▶ TASK INSTRUCTIONS
Report each line of the data that includes the word "flops".

▶ EXCERPTED DATA

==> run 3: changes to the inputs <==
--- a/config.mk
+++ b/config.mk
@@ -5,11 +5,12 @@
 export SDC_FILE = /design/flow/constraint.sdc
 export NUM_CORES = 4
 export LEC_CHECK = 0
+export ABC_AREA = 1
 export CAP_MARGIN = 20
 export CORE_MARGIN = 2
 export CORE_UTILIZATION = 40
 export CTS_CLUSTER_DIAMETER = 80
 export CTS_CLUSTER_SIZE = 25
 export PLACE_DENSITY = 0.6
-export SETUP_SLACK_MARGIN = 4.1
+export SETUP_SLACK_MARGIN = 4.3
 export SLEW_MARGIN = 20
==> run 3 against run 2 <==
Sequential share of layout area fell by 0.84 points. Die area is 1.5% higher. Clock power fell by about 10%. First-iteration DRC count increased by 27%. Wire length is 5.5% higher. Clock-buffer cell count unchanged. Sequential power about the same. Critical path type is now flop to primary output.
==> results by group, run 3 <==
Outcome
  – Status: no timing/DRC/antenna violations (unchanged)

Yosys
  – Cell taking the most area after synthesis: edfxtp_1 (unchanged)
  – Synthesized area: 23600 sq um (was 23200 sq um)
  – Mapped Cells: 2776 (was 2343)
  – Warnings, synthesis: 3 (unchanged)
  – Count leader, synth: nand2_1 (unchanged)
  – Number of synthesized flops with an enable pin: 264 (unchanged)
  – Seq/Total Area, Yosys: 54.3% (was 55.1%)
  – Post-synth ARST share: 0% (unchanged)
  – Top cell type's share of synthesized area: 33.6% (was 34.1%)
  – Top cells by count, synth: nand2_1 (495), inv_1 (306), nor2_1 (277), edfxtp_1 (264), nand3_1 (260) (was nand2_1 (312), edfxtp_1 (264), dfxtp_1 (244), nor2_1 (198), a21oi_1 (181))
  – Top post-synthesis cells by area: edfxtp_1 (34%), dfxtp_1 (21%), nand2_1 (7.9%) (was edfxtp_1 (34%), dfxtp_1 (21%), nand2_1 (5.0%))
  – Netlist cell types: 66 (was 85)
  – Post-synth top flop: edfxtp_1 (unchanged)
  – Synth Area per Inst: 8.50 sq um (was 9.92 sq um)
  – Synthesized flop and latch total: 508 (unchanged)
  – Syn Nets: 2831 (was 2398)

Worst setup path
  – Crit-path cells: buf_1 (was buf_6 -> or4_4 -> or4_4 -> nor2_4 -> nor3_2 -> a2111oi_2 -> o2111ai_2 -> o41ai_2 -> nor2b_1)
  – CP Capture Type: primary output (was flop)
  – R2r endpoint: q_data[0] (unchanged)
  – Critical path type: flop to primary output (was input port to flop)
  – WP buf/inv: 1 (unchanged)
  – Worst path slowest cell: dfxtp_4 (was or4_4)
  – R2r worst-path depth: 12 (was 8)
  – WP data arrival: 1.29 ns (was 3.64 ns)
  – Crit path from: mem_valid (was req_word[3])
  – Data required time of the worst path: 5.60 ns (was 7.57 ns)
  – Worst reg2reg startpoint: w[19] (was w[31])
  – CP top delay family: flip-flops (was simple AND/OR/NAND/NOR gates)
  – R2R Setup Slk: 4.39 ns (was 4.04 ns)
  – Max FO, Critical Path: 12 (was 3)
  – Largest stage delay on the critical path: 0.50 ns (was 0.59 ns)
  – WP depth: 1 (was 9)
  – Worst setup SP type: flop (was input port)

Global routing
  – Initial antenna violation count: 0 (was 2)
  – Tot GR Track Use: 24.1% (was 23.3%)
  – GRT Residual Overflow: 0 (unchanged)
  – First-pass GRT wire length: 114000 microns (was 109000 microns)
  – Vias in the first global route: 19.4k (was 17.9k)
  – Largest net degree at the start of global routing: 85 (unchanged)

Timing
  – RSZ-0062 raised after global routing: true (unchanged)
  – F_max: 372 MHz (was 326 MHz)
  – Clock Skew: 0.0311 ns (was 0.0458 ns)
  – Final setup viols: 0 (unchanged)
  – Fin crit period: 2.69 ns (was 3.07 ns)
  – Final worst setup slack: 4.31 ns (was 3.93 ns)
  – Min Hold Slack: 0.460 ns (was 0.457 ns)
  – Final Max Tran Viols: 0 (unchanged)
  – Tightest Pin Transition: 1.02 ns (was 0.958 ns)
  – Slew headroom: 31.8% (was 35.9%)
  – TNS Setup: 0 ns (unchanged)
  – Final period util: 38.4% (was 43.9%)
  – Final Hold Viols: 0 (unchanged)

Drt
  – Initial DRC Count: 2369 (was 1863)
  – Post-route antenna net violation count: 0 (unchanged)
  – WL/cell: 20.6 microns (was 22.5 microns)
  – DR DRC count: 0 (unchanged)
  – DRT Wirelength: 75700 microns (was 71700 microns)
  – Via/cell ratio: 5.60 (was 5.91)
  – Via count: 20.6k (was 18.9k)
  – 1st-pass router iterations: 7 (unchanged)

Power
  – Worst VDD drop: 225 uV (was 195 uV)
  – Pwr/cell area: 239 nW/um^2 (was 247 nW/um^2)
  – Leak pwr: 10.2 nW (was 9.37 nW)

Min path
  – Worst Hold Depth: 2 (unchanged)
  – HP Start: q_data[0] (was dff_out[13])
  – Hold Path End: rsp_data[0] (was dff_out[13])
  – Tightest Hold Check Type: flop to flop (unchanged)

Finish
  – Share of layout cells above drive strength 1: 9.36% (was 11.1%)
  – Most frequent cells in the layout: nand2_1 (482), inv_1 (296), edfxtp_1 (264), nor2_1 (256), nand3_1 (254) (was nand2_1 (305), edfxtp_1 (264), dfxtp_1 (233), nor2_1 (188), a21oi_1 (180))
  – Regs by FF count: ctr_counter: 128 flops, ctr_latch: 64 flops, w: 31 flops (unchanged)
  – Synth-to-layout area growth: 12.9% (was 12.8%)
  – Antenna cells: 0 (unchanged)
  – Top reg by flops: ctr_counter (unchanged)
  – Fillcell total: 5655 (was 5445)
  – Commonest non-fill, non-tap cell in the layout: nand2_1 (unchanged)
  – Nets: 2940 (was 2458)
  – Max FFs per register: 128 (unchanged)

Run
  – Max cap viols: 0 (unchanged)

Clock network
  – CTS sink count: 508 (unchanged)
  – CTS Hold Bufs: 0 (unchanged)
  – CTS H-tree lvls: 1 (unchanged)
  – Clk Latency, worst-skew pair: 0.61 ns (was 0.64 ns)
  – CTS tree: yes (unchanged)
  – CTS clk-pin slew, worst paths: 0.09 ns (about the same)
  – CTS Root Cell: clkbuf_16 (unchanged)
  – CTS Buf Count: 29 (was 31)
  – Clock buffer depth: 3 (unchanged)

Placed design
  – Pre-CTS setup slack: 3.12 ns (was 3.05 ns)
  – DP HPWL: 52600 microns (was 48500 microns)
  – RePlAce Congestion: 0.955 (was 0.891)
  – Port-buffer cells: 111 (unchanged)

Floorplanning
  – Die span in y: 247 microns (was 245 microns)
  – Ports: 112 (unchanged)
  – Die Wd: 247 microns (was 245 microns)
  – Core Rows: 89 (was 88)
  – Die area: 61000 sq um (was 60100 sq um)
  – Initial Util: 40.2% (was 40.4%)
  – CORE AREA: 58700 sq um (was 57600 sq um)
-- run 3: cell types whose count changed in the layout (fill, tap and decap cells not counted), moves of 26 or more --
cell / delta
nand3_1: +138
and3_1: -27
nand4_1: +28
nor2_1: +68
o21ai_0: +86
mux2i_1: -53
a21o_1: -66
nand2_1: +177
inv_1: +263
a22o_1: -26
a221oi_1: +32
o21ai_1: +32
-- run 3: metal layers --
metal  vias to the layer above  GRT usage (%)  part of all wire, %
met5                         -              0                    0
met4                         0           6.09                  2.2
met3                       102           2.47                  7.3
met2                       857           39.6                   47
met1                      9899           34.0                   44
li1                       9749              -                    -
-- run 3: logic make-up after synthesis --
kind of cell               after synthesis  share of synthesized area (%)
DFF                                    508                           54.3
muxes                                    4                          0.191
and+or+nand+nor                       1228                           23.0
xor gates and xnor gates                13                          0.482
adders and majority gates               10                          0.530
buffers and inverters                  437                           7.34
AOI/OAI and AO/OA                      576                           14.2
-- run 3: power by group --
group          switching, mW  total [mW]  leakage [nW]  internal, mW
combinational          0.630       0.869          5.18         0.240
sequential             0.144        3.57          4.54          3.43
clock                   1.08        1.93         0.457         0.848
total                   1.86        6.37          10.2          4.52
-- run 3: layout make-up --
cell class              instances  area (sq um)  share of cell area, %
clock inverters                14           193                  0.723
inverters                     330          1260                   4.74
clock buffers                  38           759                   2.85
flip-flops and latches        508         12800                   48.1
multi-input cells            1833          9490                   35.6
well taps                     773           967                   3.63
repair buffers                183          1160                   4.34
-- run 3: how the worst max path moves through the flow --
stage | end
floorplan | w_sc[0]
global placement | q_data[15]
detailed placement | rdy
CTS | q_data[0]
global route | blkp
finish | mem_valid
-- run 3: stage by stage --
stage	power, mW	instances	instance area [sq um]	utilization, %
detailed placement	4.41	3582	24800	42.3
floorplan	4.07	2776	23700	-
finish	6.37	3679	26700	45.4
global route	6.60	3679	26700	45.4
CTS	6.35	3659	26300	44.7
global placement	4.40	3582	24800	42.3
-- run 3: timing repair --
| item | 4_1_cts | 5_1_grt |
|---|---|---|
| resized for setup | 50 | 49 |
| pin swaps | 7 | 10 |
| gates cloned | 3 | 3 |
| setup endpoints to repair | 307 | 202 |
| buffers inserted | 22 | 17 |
From an optimization exercise on the open Yosys and OpenROAD flow, aimed at small area, a short achievable clock period and few clock cycles; shortcuts taken in it are not production practice.
Where RTL was checked, it was by simulation tests only, not by an equivalence proof against the original.
The RTL of runs 6 and 7 was laid out without a check of its function.
Power and IR drop assume default switching activity.

[flow/design.v]
module zz_extract (
    input  wire        clk,
    input  wire        rst,
    input  wire        reg_valid,
    input  wire        reg_we,
    input  wire [7:0]  reg_addr,
    input  wire [31:0] reg_wdata,
    output reg  [31:0] reg_rdata,
    output wire        coef_req,
    output wire [15:0] coef_row,
    output wire [15:0] coef_col,
    input  wire [15:0] coef_rdata,
    output reg         pay_we,
    output wire [31:0] pay_addr,
    output reg  [7:0]  pay_wdata
);
    reg        busy, done;
    reg        init;           
    reg [15:0] grid_h, grid_w;   
    reg        gh_ok, gw_ok;
    reg        req;
    reg [12:0] bxi, byi;       
    reg [2:0]  r, c;           
    reg        sdone;          
    reg        v1;             
    reg        u2, b2;         
    reg [31:0] tcnt;           
    reg [31:0] len;            
    reg [28:0] outcnt;         
    reg        hdr_ok;
    reg        underrun;
    assign coef_req = req;
    assign coef_row = {byi, r};
    assign coef_col = {bxi, c};
    assign pay_addr = {3'd0, outcnt};
    wire host_wr   = reg_valid && reg_we;
    wire wr_ok     = host_wr && !busy;
    wire wr_ctrl   = wr_ok && (reg_addr == 8'h00);
    wire cmd_start = wr_ctrl && reg_wdata[0];
    wire cmd_clear = wr_ctrl && !reg_wdata[0] && reg_wdata[1];
    wire [12:0] wq  = grid_w[15:3];
    wire [2:0]  wr8 = grid_w[2:0];
    wire [12:0] hq  = grid_h[15:3];
    wire [2:0]  hr8 = grid_h[2:0];
    reg         lc, lb;                
    wire [2:0]  cm = lc ? wr8 - 3'd1 : 3'd7;
    wire [2:0]  rm = lb ? hr8 - 3'd1 : 3'd7;
    wire        blk_end = (r == rm) && (c == cm);
    wire        even    = ~(r[0] ^ c[0]);
    reg  [2:0]  nr, nc;
    always @(*) begin
        nr = r; nc = c;
        if (even) begin
            if (c == cm)          nr = r + 3'd1;
            else if (r == 3'd0)   nc = c + 3'd1;
            else begin            nr = r - 3'd1; nc = c + 3'd1; end
        end else begin
            if (r == rm)          nc = c + 3'd1;
            else if (c == 3'd0)   nr = r + 3'd1;
            else begin            nr = r + 3'd1; nc = c - 3'd1; end
        end
    end
    wire        first   = busy && init;
    wire [12:0] bxi_inc = bxi + 13'd1;
    wire [12:0] byi_inc = byi + 13'd1;
    wire [12:0] bxi_p2  = {bxi[12:1] + 12'd1, bxi[0]};
    wire [12:0] byi_p2  = {byi[12:1] + 12'd1, byi[0]};
    wire        w_le8 = (wq == 13'd0) || ((wq == 13'd1) && (wr8 == 3'd0));
    wire        h_le8 = (hq == 13'd0) || ((hq == 13'd1) && (hr8 == 3'd0));
    wire        x1_last = (wr8 != 3'd0) ? (bxi_inc == wq) : (bxi_p2 == wq);
    wire        y1_last = (hr8 != 3'd0) ? (byi_inc == hq) : (byi_p2 == hq);
    wire        nlc  = (first || lc) ? w_le8 : x1_last;
    wire        nlb  = first ? h_le8 : (lc ? y1_last : lb);
    wire        ncm0 = nlc && (wr8 == 3'd1);
    wire        nrm0 = nlb && (hr8 == 3'd1);
    wire        last = (lc && lb) || (ncm0 && nrm0);
    wire        g_empty = !gh_ok || !gw_ok ||
                          (grid_h == 16'd0) || (grid_w == 16'd0) ||
                          (ncm0 && nrm0);
    wire usable = !((coef_rdata[15:1] == 15'd0) || (coef_rdata == 16'hFFFF));
    wire fin  = sdone && !v1 && !u2 && !pay_we;
    wire pact = hdr_ok && !((len[31:29] == 3'd0) && (len[28:0] == outcnt));
    wire [31:0] status = {20'd0, 3'd0, done && !hdr_ok, 3'd0,
                          hdr_ok && (busy || done), done && underrun,
                          done && !hdr_ok, done, busy};
    always @(posedge clk) begin
        reg_rdata <= 32'd0;
        case (reg_addr)
            8'h04: reg_rdata <= status;
            8'h08: if (gh_ok) reg_rdata <= {16'd0, grid_h};
            8'h0C: if (gw_ok) reg_rdata <= {16'd0, grid_w};
            8'h10: if (!init) reg_rdata <= len;
            8'h14: if (!init) reg_rdata <= {3'd0, outcnt};
            8'h18: if (!init) reg_rdata <= tcnt;
            default: ;
        endcase
    end
    always @(posedge clk) begin
        if (wr_ok && reg_addr == 8'h08) grid_h <= reg_wdata[15:0];
        if (wr_ok && reg_addr == 8'h0C) grid_w <= reg_wdata[15:0];
        b2 <= coef_rdata[0];
        if (first) begin
            bxi <= 13'd0;
            byi <= 13'd0;
            lc  <= nlc;
            lb  <= nlb;
            r   <= ncm0 ? 3'd1 : 3'd0;
            c   <= ncm0 ? 3'd0 : 3'd1;
        end else if (req) begin
            if (!blk_end) begin
                r <= nr;
                c <= nc;
            end else begin
                bxi <= lc ? 13'd0 : bxi_inc;
                if (lc) byi <= byi_inc;
                lc  <= nlc;
                lb  <= nlb;
                r   <= ncm0 ? 3'd1 : 3'd0;
                c   <= ncm0 ? 3'd0 : 3'd1;
            end
        end
        if (u2 && pact) begin
            case (tcnt[2:0])
                3'd0: pay_wdata <= {b2, 7'd0};
                3'd1: pay_wdata[6] <= b2;
                3'd2: pay_wdata[5] <= b2;
                3'd3: pay_wdata[4] <= b2;
                3'd4: pay_wdata[3] <= b2;
                3'd5: pay_wdata[2] <= b2;
                3'd6: pay_wdata[1] <= b2;
                default: pay_wdata[0] <= b2;
            endcase
        end
    end
    always @(posedge clk) begin
        if (rst) begin
            busy     <= 1'b0;
            done     <= 1'b0;
            init     <= 1'b0;
            gh_ok    <= 1'b0;
            gw_ok    <= 1'b0;
            req      <= 1'b0;
            sdone    <= 1'b0;
            v1       <= 1'b0;
            u2       <= 1'b0;
            tcnt     <= 32'd0;
            len      <= 32'd0;
            outcnt   <= 29'd0;
            hdr_ok   <= 1'b0;
            underrun <= 1'b0;
            pay_we   <= 1'b0;
        end else begin
            init <= cmd_start || cmd_clear;
            if (cmd_start) begin
                busy <= 1'b1;
                done <= 1'b0;
            end else if (cmd_clear) begin
                done <= 1'b0;
            end
            if (wr_ok && reg_addr == 8'h08) gh_ok <= 1'b1;
            if (wr_ok && reg_addr == 8'h0C) gw_ok <= 1'b1;
            if (first) begin
                if (g_empty) sdone <= 1'b1;
                else         req   <= 1'b1;
            end else if (req && blk_end && last) begin
                req   <= 1'b0;
                sdone <= 1'b1;
            end
            if (fin) begin
                sdone <= 1'b0;
                busy  <= 1'b0;
                done  <= 1'b1;
            end
            v1 <= req;
            u2 <= v1 && usable;
            pay_we <= 1'b0;
            if (init) begin
                tcnt     <= 32'd0;
                len      <= 32'd0;
                outcnt   <= 29'd0;
                hdr_ok   <= 1'b0;
                underrun <= 1'b0;
            end else begin
                if (u2) begin
                    tcnt <= tcnt + 32'd1;
                    if (!hdr_ok) begin
                        len <= {len[30:0], b2};
                        if (tcnt[4:0] == 5'd31) hdr_ok <= 1'b1;
                    end else if (pact && tcnt[2:0] == 3'd7) begin
                        pay_we <= 1'b1;
                    end
                end
                if (pay_we) outcnt <= outcnt + 29'd1;
                if (fin && pact) begin
                    underrun <= 1'b1;
                    if (tcnt[2:0] != 3'd0) pay_we <= 1'b1;
                end
            end
        end
    end
endmodule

▶ REPLY TO THE TASK
  – Number of synthesized flops with an enable pin: 264 (unchanged)
  – CP top delay family: flip-flops (was simple AND/OR/NAND/NOR gates)
  – Regs by FF count: ctr_counter: 128 flops, ctr_latch: 64 flops, w: 31 flops (unchanged)
  – Top reg by flops: ctr_counter (unchanged)
flip-flops and latches        508         12800                   48.1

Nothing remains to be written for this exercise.